Dissolution by C. J. Sansom is a historical mystery series centered around Matthew Shardlake, a disillusioned “hunchbacked” lawyer working in Tudor England. His appearance singles him out for abuse, both physical and emotional, at the hands of a prejudiced public. Someone else who draws undue attention because of her appearance is…

Mercy Lavinia “Vinnie” Bump, a real person and the titular character in the historical novel, The Autobiography of Mrs. Tom Thumb by Melanie Benjamin. Reaching a height of only 32 inches (81 cm), she could have been just as negatively impacted by public opinion as Shardlake was. But “Mrs. Tom Thumb” is made of sterner stuff and leverages her size into an advantage. She enters into a contract with P. T. Barnum himself and ends up touring the world and regularly dining with royalty and other elites. Another character who doesn’t stay down for long and hobnobs with the rich and powerful is…

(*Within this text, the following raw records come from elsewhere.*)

### src/rtl/tage_pred_ctrl.sv
// TAGE predictor controller: hashes PC/history into per-table index and tag, picks the
// provider prediction, tracks in-flight branches in order and drives table updates on resolve.
module tage_pred_ctrl #(
    parameter int NUM_TABLES = 4,
    parameter int GHIST_LEN  = 32,
    parameter int IDX_W      = 6,
    parameter int TAG_W      = 8,
    parameter int DEPTH      = 8
) (
    input  logic                          clk,
    input  logic                          rst,
    input  logic                          IN_reqValid,
    input  logic [31:0]                   IN_reqPC,
    input  logic                          IN_baseTaken,
    output logic                          OUT_reqReady,
    output logic                          OUT_predValid,
    output logic                          OUT_predTaken,
    output logic [$clog2(DEPTH)-1:0]      OUT_predId,
    input  logic                          IN_resValid,
    input  logic                          IN_resTaken,
    output logic [NUM_TABLES*IDX_W-1:0]   OUT_rdAddr,
    output logic [NUM_TABLES*TAG_W-1:0]   OUT_rdTag,
    input  logic [NUM_TABLES-1:0]         IN_rdValid,
    input  logic [NUM_TABLES-1:0]         IN_rdTaken,
    output logic [NUM_TABLES*IDX_W-1:0]   OUT_wrAddr,
    output logic [NUM_TABLES*TAG_W-1:0]   OUT_wrTag,
    output logic [NUM_TABLES-1:0]         OUT_wrTaken,
    output logic [NUM_TABLES-1:0]         OUT_wrValid,
    output logic [NUM_TABLES-1:0]         OUT_wrNew,
    output logic [NUM_TABLES-1:0]         OUT_wrUseful,
    output logic [NUM_TABLES-1:0]         OUT_wrUpdate,
    input  logic [NUM_TABLES-1:0]         IN_wrAlloc,
    output logic                          OUT_anyAlloc
);
    localparam int ID_W  = $clog2(DEPTH);
    localparam int CNT_W = ID_W + 1;
    localparam int AW    = NUM_TABLES * IDX_W;
    localparam int TW    = NUM_TABLES * TAG_W;

    // XOR-fold the low len bits of h into w-bit chunks
    function automatic logic [GHIST_LEN-1:0] fold(input logic [GHIST_LEN-1:0] h,
                                                  input int len, input int w);
        logic [GHIST_LEN-1:0] one;
        logic [GHIST_LEN-1:0] hm;
        logic [GHIST_LEN-1:0] wm;
        logic [GHIST_LEN-1:0] r;
        one = GHIST_LEN'(1);
        hm  = h & ((one << len) - one);
        wm  = (one << w) - one;
        r   = '0;
        for (int c = 0; c < GHIST_LEN; c += w)
            r = r ^ ((hm >> c) & wm);
        return r;
    endfunction

    logic [GHIST_LEN-1:0]  hist_q, hist_d;
    logic [ID_W-1:0]       wr_ptr_q, rd_ptr_q;
    logic [CNT_W-1:0]      count_q;
    logic                  pred_valid_q, pred_taken_q;
    logic [ID_W-1:0]       pred_id_q;

    logic [AW-1:0]         q_idx_q  [DEPTH];
    logic [TW-1:0]         q_tag_q  [DEPTH];
    logic [NUM_TABLES-1:0] q_prov_q [DEPTH];
    logic                  q_ptk_q  [DEPTH];
    logic                  q_fin_q  [DEPTH];
    logic [GHIST_LEN-1:0]  q_snap_q [DEPTH];

    logic [AW-1:0]         rd_addr;
    logic [TW-1:0]         rd_tag;

    for (genvar t = 0; t < NUM_TABLES; t++) begin : g_hash
        localparam int L = GHIST_LEN >> (NUM_TABLES - 1 - t);
        assign rd_addr[t*IDX_W +: IDX_W] =
            IN_reqPC[IDX_W+1:2] ^ IDX_W'(fold(hist_q, L, IDX_W));
        assign rd_tag[t*TAG_W +: TAG_W] =
            IN_reqPC[IDX_W+TAG_W+1:IDX_W+2] ^ TAG_W'(fold(hist_q, L, TAG_W));
    end

    assign OUT_rdAddr = rd_addr;
    assign OUT_rdTag  = rd_tag;

    // Provider is the highest-numbered table that hits
    logic [NUM_TABLES-1:0] prov_oh;
    logic                  prov_tk;
    logic                  pred;
    always_comb begin
        prov_oh = '0;
        prov_tk = 1'b0;
        pred    = IN_baseTaken;
        for (int t = 0; t < NUM_TABLES; t++) begin
            if (IN_rdValid[t]) begin
                prov_oh    = '0;
                prov_oh[t] = 1'b1;
                prov_tk    = IN_rdTaken[t];
                pred       = IN_rdTaken[t];
            end
        end
    end

    logic                  full, accept, res, mispred, push;
    logic [NUM_TABLES-1:0] h_prov, amask;

    assign full    = (count_q == CNT_W'(DEPTH));
    assign accept  = IN_reqValid && !full;
    assign res     = IN_resValid && (count_q != '0);
    assign h_prov  = q_prov_q[rd_ptr_q];
    assign mispred = res && (q_fin_q[rd_ptr_q] != IN_resTaken);
    assign push    = accept && !mispred;

    assign OUT_reqReady  = !full;
    assign OUT_predValid = pred_valid_q;
    assign OUT_predTaken = pred_taken_q;
    assign OUT_predId    = pred_id_q;

    // Allocation targets every table above the provider
    always_comb begin
        if (h_prov == '0)
            amask = '1;
        else
            amask = ~((h_prov << 1) - NUM_TABLES'(1));
    end

    always_comb begin
        OUT_wrAddr   = '0;
        OUT_wrTag    = '0;
        OUT_wrTaken  = '0;
        OUT_wrValid  = '0;
        OUT_wrNew    = '0;
        OUT_wrUseful = '0;
        OUT_wrUpdate = '0;
        if (res && !rst) begin
            OUT_wrAddr   = q_idx_q[rd_ptr_q];
            OUT_wrTag    = q_tag_q[rd_ptr_q];
            OUT_wrTaken  = {NUM_TABLES{IN_resTaken}};
            OUT_wrValid  = h_prov;
            OUT_wrUpdate = h_prov;
            OUT_wrUseful = h_prov & {NUM_TABLES{q_ptk_q[rd_ptr_q] == IN_resTaken}};
            if (mispred) begin
                OUT_wrValid = h_prov | amask;
                OUT_wrNew   = amask;
            end
        end
    end

    assign OUT_anyAlloc = |(IN_wrAlloc & OUT_wrNew);

    always_comb begin
        hist_d = hist_q;
        if (mispred)
            hist_d = {q_snap_q[rd_ptr_q][GHIST_LEN-2:0], IN_resTaken};
        else if (accept)
            hist_d = {hist_q[GHIST_LEN-2:0], pred};
    end

    always_ff @(posedge clk or posedge rst) begin
        if (rst) begin
            hist_q       <= '0;
            wr_ptr_q     <= '0;
            rd_ptr_q     <= '0;
            count_q      <= '0;
            pred_valid_q <= 1'b0;
            pred_taken_q <= 1'b0;
            pred_id_q    <= '0;
        end else begin
            hist_q       <= hist_d;
            pred_valid_q <= push;
            if (push) begin
                pred_taken_q <= pred;
                pred_id_q    <= wr_ptr_q;
            end
            if (mispred) begin
                rd_ptr_q <= wr_ptr_q;
                count_q  <= '0;
            end else begin
                if (accept)
                    wr_ptr_q <= wr_ptr_q + ID_W'(1);
                if (res)
                    rd_ptr_q <= rd_ptr_q + ID_W'(1);
                count_q <= count_q + CNT_W'(accept) - CNT_W'(res);
            end
        end
    end

    always_ff @(posedge clk) begin
        if (accept) begin
            q_idx_q[wr_ptr_q]  <= rd_addr;
            q_tag_q[wr_ptr_q]  <= rd_tag;
            q_prov_q[wr_ptr_q] <= prov_oh;
            q_ptk_q[wr_ptr_q]  <= prov_tk;
            q_fin_q[wr_ptr_q]  <= pred;
            q_snap_q[wr_ptr_q] <= hist_q;
        end
    end

endmodule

Jacky Faber, the main character in the Bloody Jack series by L. A. Meyer. Jacky is a sailor at heart so she has seen a lot of the world in her short life. I believe she’s circled the globe at least once, maybe more, by book nine, which is where I am in the series. Speaking of characters who cover a lot of ground…

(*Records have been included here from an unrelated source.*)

===== src/rtl/coalesce_sequencer.sv =====
// Warp memory coalescing sequencer: it accepts one warp request, then issues one cache-line address per cycle.
// Optional build macro COALESCE_PERF_CNT_EN adds the saturating perf_lines/perf_warps counters.
module coalesce_sequencer #(
   parameter int NUM_THREADS = 8,
   parameter int LINE_BITS   = 5
) (
   input  logic                        clk,
   input  logic                        resetb,
   input  logic                        req_valid,
   output logic                        req_ready,
   input  logic                        req_MemRead,
   input  logic                        req_MemWrite,
   input  logic                        req_shared_global_bar,
   input  logic [2:0]                  req_warp_ID,
   input  logic [1:0]                  req_scb_ID,
   input  logic [4:0]                  req_reg_addr,
   input  logic [31:0]                 req_Instr,
   input  logic [NUM_THREADS-1:0]      req_PAM,
   input  logic [32*NUM_THREADS-1:0]   req_eff_addr,
   input  logic                        stall,
   output logic                        issue_valid,
   output logic [31-LINE_BITS:0]       addr_sel,
   output logic [NUM_THREADS-1:0]      issue_mask,
   output logic                        issue_last,
   output logic                        MemRead_o,
   output logic                        MemWrite_o,
   output logic                        shared_global_bar_o,
   output logic [2:0]                  warp_ID_o,
   output logic [1:0]                  scb_ID_o,
   output logic [4:0]                  reg_addr_o,
   output logic [31:0]                 Instr_o,
   output logic [NUM_THREADS-1:0]      PAM_o,
   output logic [32*NUM_THREADS-1:0]   eff_addr_o,
   output logic                        done
`ifdef COALESCE_PERF_CNT_EN
   ,
   output logic [15:0]                 perf_lines,
   output logic [15:0]                 perf_warps
`endif
);

   localparam int LINE_W   = 32 - LINE_BITS;
   localparam int LEADER_W = $clog2(NUM_THREADS);

   typedef enum logic {IDLE, ISSUE} state_t;

   state_t                           state_q, state_d;
   logic [NUM_THREADS-1:0]           pending_q, pending_d;
   logic                             done_q, done_d;
   logic                             capture;
   logic [LEADER_W-1:0]              leader;
   logic [NUM_THREADS-1:0][LINE_W-1:0] line_of;
   logic                             issue_fire;

   // Lowest-index pending thread leads; scanning downward lets the lowest set bit win.
   always_comb begin
      leader = '0;
      for (int i = NUM_THREADS - 1; i >= 0; i--) begin
         if (pending_q[i]) leader = LEADER_W'(i);
      end
   end

   always_comb begin
      for (int i = 0; i < NUM_THREADS; i++) begin
         line_of[i] = eff_addr_o[32*i+LINE_BITS +: LINE_W];
      end
   end

   assign issue_valid = (state_q == ISSUE);
   assign req_ready   = (state_q == IDLE);
   assign addr_sel    = issue_valid ? line_of[leader] : '0;
   assign issue_fire  = issue_valid && !stall;
   assign done        = done_q;

   // Every pending thread on the leader's line is served together, whatever its word offset.
   always_comb begin
      issue_mask = '0;
      for (int i = 0; i < NUM_THREADS; i++) begin
         issue_mask[i] = issue_valid && pending_q[i] && (line_of[i] == line_of[leader]);
      end
   end

   assign issue_last = issue_valid && ((pending_q & ~issue_mask) == '0);

   // NOTE: every signal driven here gets a default first, so no path can infer a latch.
   always_comb begin
      state_d   = state_q;
      pending_d = pending_q;
      done_d    = 1'b0;
      capture   = 1'b0;
      unique case (state_q)
         IDLE: begin
            if (req_valid) begin
               capture   = 1'b1;
               pending_d = req_PAM;
               if (req_PAM != '0) state_d = ISSUE;
               else               done_d  = 1'b1;
            end
         end
         ISSUE: begin
            if (issue_fire) begin
               pending_d = pending_q & ~issue_mask;
               if (issue_last) begin
                  state_d = IDLE;
                  done_d  = 1'b1;
               end
            end
         end
         default: state_d = IDLE;
      endcase
   end

   // NOTE: sequential state uses non-blocking assignments so all registers update from pre-edge values.
   always_ff @(posedge clk or negedge resetb) begin
      if (!resetb) begin
         state_q             <= IDLE;
         pending_q           <= '0;
         done_q              <= 1'b0;
         MemRead_o           <= 1'b0;
         MemWrite_o          <= 1'b0;
         shared_global_bar_o <= 1'b0;
         warp_ID_o           <= '0;
         scb_ID_o            <= '0;
         reg_addr_o          <= '0;
         Instr_o             <= '0;
         PAM_o               <= '0;
         // NOTE: the address capture is a plain register bank, so it is reset like the tags.
         eff_addr_o          <= '0;
      end else begin
         state_q   <= state_d;
         pending_q <= pending_d;
         done_q    <= done_d;
         if (capture) begin
            MemRead_o           <= req_MemRead;
            MemWrite_o          <= req_MemWrite;
            shared_global_bar_o <= req_shared_global_bar;
            warp_ID_o           <= req_warp_ID;
            scb_ID_o            <= req_scb_ID;
            reg_addr_o          <= req_reg_addr;
            Instr_o             <= req_Instr;
            PAM_o               <= req_PAM;
            eff_addr_o          <= req_eff_addr;
         end
      end
   end

`ifdef COALESCE_PERF_CNT_EN
   // Both counters stick at all-ones rather than wrapping.
   always_ff @(posedge clk or negedge resetb) begin
      if (!resetb) begin
         perf_lines <= '0;
         perf_warps <= '0;
      end else begin
         if (issue_fire && (perf_lines != 16'hFFFF)) perf_lines <= perf_lines + 16'd1;
         if (done_q && (perf_warps != 16'hFFFF))     perf_warps <= perf_warps + 16'd1;
      end
   end
`endif

endmodule


===== config.mk =====
export PLATFORM = sky130hd
export DESIGN_NAME = coalesce_sequencer
export DESIGN_NICKNAME = d
export VERILOG_FILES = /design/src/rtl/coalesce_sequencer.sv
export SDC_FILE = /design/constraint.sdc
export NUM_CORES = 1
export LEC_CHECK = 0
export ABC_AREA = 1
export BUFFER_PORTS_ARGS = -buffer_cell sky130_fd_sc_hd__buf_2
export CELL_PAD_IN_SITES_DETAIL_PLACEMENT = 1
export CELL_PAD_IN_SITES_GLOBAL_PLACEMENT = 2
export CORE_AREA = 2 2 255 257
export CTS_BUF_LIST = sky130_fd_sc_hd__clkbuf_8 sky130_fd_sc_hd__clkbuf_16
export CTS_CLUSTER_SIZE = 10
export DETAILED_ROUTE_END_ITERATION = 12
export DIE_AREA = 0 0 257 259
export PLACE_DENSITY = 0.92
export SLEW_MARGIN = 20
export SYNTH_ARGS = -nofsm -noshare
export SYNTH_HDL_FRONTEND = slang
export SYNTH_SLANG_ARGS = --single-unit

===== constraint.sdc =====
create_clock -name clk -period 8.8 [get_ports clk]
set_input_delay 1.76 -clock clk [delete_from_list [all_inputs] [get_ports clk]]
set_output_delay 1.76 -clock clk [all_outputs]
set_load 0.005 [all_outputs]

Allan Karlsson, The 100-Year-Old-Man Who Climbed Out the Window and Disappeared by Jonas Jonasson, travels extensively throughout Europe and even the United States, I believe, in this picaresque novel. Much like Forrest Gump (not my next connection because I haven’t read it), he finds himself at many turning points in the history of the 20th century. In his centenarian rambles, he improbably meets an elephant named Sonja in Sweden. This does lead me to my next connection…

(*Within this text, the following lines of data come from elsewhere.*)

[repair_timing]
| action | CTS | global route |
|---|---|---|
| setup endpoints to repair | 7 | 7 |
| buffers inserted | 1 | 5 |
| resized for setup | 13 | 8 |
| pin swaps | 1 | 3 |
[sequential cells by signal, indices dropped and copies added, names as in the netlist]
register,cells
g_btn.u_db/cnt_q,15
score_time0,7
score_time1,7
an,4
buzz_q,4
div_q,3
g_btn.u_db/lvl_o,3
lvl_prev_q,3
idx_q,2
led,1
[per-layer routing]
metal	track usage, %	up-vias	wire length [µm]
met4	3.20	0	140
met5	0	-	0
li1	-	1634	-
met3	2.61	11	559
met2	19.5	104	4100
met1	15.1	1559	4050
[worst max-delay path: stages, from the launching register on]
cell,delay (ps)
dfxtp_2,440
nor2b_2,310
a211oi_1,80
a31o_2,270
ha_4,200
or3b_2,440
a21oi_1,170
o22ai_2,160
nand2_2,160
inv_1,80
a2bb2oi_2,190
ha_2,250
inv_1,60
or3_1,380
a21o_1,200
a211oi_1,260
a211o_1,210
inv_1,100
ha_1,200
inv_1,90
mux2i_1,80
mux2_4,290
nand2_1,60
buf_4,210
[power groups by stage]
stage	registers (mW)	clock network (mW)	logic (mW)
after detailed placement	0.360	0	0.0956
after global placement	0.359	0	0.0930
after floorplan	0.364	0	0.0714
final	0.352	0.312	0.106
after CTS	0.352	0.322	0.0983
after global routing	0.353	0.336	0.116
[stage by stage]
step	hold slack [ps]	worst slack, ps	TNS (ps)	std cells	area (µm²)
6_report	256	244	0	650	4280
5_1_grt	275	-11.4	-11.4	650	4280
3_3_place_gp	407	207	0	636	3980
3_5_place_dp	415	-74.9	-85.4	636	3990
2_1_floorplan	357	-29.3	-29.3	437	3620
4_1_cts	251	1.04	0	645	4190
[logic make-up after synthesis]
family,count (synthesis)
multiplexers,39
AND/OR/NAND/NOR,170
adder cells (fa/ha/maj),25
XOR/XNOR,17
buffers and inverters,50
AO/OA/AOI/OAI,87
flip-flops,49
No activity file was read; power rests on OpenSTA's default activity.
### src/rtl/pll_reset_pkg.sv
// pll_reset_pkg: shared state encoding, default parameters and counter-width helper for the PLL reset sequencer.
package pll_reset_pkg;
    typedef enum logic [1:0] {
        WAIT_LOCK = 2'd0,
        STABILIZE = 2'd1,
        RUN       = 2'd2,
        LOST      = 2'd3
    } state_e;
    localparam int unsigned DEF_SYNC_STAGES        = 2;
    localparam int unsigned DEF_LOCK_STABLE_CYCLES = 1024;
    localparam int unsigned DEF_HOLD_CYCLES        = 16;
    localparam int unsigned DEF_COUNT_WIDTH        = 8;
    function automatic int unsigned cnt_width(input int unsigned n);
        return (n > 1) ? $clog2(n) : 1;
    endfunction
endpackage

### src/rtl/bit_sync.sv
// bit_sync: N-stage single-bit synchronizer with asynchronous active-low clear.
module bit_sync #(
    parameter int unsigned STAGES = 2
) (
    input  logic clk_i,
    input  logic rst_ni,
    input  logic d_i,
    output logic q_o
);
    logic [STAGES-1:0] sync_q;
    always_ff @(posedge clk_i or negedge rst_ni) begin
        if (!rst_ni) sync_q <= '0;
        else         sync_q <= {sync_q[STAGES-2:0], d_i};
    end
    assign q_o = sync_q[STAGES-1];
endmodule

### src/rtl/pll_reset_sequencer.sv
// pll_reset_sequencer: holds system reset until the PLL lock flag has been stable, and re-sequences on lock loss.
module pll_reset_sequencer
    import pll_reset_pkg::*;
#(
    parameter int unsigned SYNC_STAGES        = DEF_SYNC_STAGES,
    parameter int unsigned LOCK_STABLE_CYCLES = DEF_LOCK_STABLE_CYCLES,
    parameter int unsigned HOLD_CYCLES        = DEF_HOLD_CYCLES,
    parameter int unsigned COUNT_WIDTH        = DEF_COUNT_WIDTH
) (
    input  logic                   clk_50mhz,
    input  logic                   rst_n,
    input  logic                   locked,
    output logic                   sys_rst_n,
    output logic                   pll_ok,
    output logic [COUNT_WIDTH-1:0] lock_loss_count
);
    localparam int unsigned SW = cnt_width(LOCK_STABLE_CYCLES);
    localparam int unsigned HW = cnt_width(HOLD_CYCLES);
    logic                   locked_s;
    state_e                 state_q, state_d;
    logic [SW-1:0]          stable_q, stable_d;
    logic [HW-1:0]          hold_q, hold_d;
    logic [COUNT_WIDTH-1:0] count_q, count_d;
    logic                   sys_q;
    bit_sync #(.STAGES(SYNC_STAGES)) u_lock_sync (
        .clk_i  (clk_50mhz),
        .rst_ni (rst_n),
        .d_i    (locked),
        .q_o    (locked_s)
    );
    always_comb begin
        state_d  = state_q;
        stable_d = stable_q;
        hold_d   = hold_q;
        count_d  = count_q;
        case (state_q)
            WAIT_LOCK: if (locked_s) begin
                state_d  = STABILIZE;
                stable_d = '0;
            end
            STABILIZE: begin
                if (!locked_s) state_d = WAIT_LOCK;
                else if (stable_q == SW'(LOCK_STABLE_CYCLES - 1)) state_d = RUN;
                else stable_d = stable_q + 1'b1;
            end
            RUN: if (!locked_s) begin
                state_d = LOST;
                hold_d  = '0;
                count_d = (&count_q) ? count_q : count_q + 1'b1;
            end
            LOST: begin
                // the hold always runs to completion, even if lock returns early
                if (hold_q == HW'(HOLD_CYCLES - 1)) state_d = WAIT_LOCK;
                else hold_d = hold_q + 1'b1;
            end
            default: state_d = WAIT_LOCK;
        endcase
    end
    always_ff @(posedge clk_50mhz or negedge rst_n) begin
        if (!rst_n) begin
            state_q  <= WAIT_LOCK;
            stable_q <= '0;
            hold_q   <= '0;
            count_q  <= '0;
            sys_q    <= 1'b0;
        end else begin
            state_q  <= state_d;
            stable_q <= stable_d;
            hold_q   <= hold_d;
            count_q  <= count_d;
            sys_q    <= (state_d == RUN);
        end
    end
    assign sys_rst_n       = sys_q;
    assign pll_ok          = locked_s;
    assign lock_loss_count = count_q;
endmodule
==> config.mk <==
export PLATFORM = sky130hd
export DESIGN_NAME = uart_flow_ctrl
export DESIGN_NICKNAME = d
export VERILOG_FILES = /design/src/rtl/uart_pkg.sv /design/src/rtl/uart_sat_cnt.sv /design/src/rtl/uart_flow_ctrl.sv
export SDC_FILE = /design/constraint.sdc
export NUM_CORES = 1
export LEC_CHECK = 0
export ABC_AREA = 1
export CORE_MARGIN = 1
export CORE_UTILIZATION = 30
export DETAILED_ROUTE_END_ITERATION = 10
export GPL_ROUTABILITY_DRIVEN = 0
export PLACE_DENSITY = 0.55
export SKIP_LAST_GASP = 1
export SYNTH_ARGS = -nofsm -noshare
export SYNTH_HDL_FRONTEND = slang
export SYNTH_SLANG_ARGS = --single-unit
==> constraint.sdc <==
create_clock -name clk -period 3 [get_ports clk]
set_clock_uncertainty 0.1 [all_clocks]
set_input_delay 0.3 -clock clk [delete_from_list [all_inputs] [get_ports clk]]
set_output_delay 0.3 -clock clk [all_outputs]
set_load 0.02 [all_outputs]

Water for Elephants by Sara Gruen, which takes place in a traveling circus in the 1930s and obviously features an elephant. I don’t remember a lot of details about this book but I do remember that it ended with a twist, as did…

Shutter Island by Dennis Lehane. Shutter Island is the location of Ashecliffe Hospital for the Criminally Insane. Another book that takes place in a mental health hospital is…

One Flew Over the Cuckoo’s Nest by Ken Kesey. This can be tied back to Dissolution pretty easily. Shardlake has his own mental health issues, apparently suffering from depression because of his imposed isolation.

Where do your connections take you? Link up at Books Are My Favourite and Best!

I have an affiliate relationship with Malaprop’s Bookstore/Cafe in beautiful Asheville, NC. I will earn a small commission at no additional cost to you if you purchase merchandise through links on my site.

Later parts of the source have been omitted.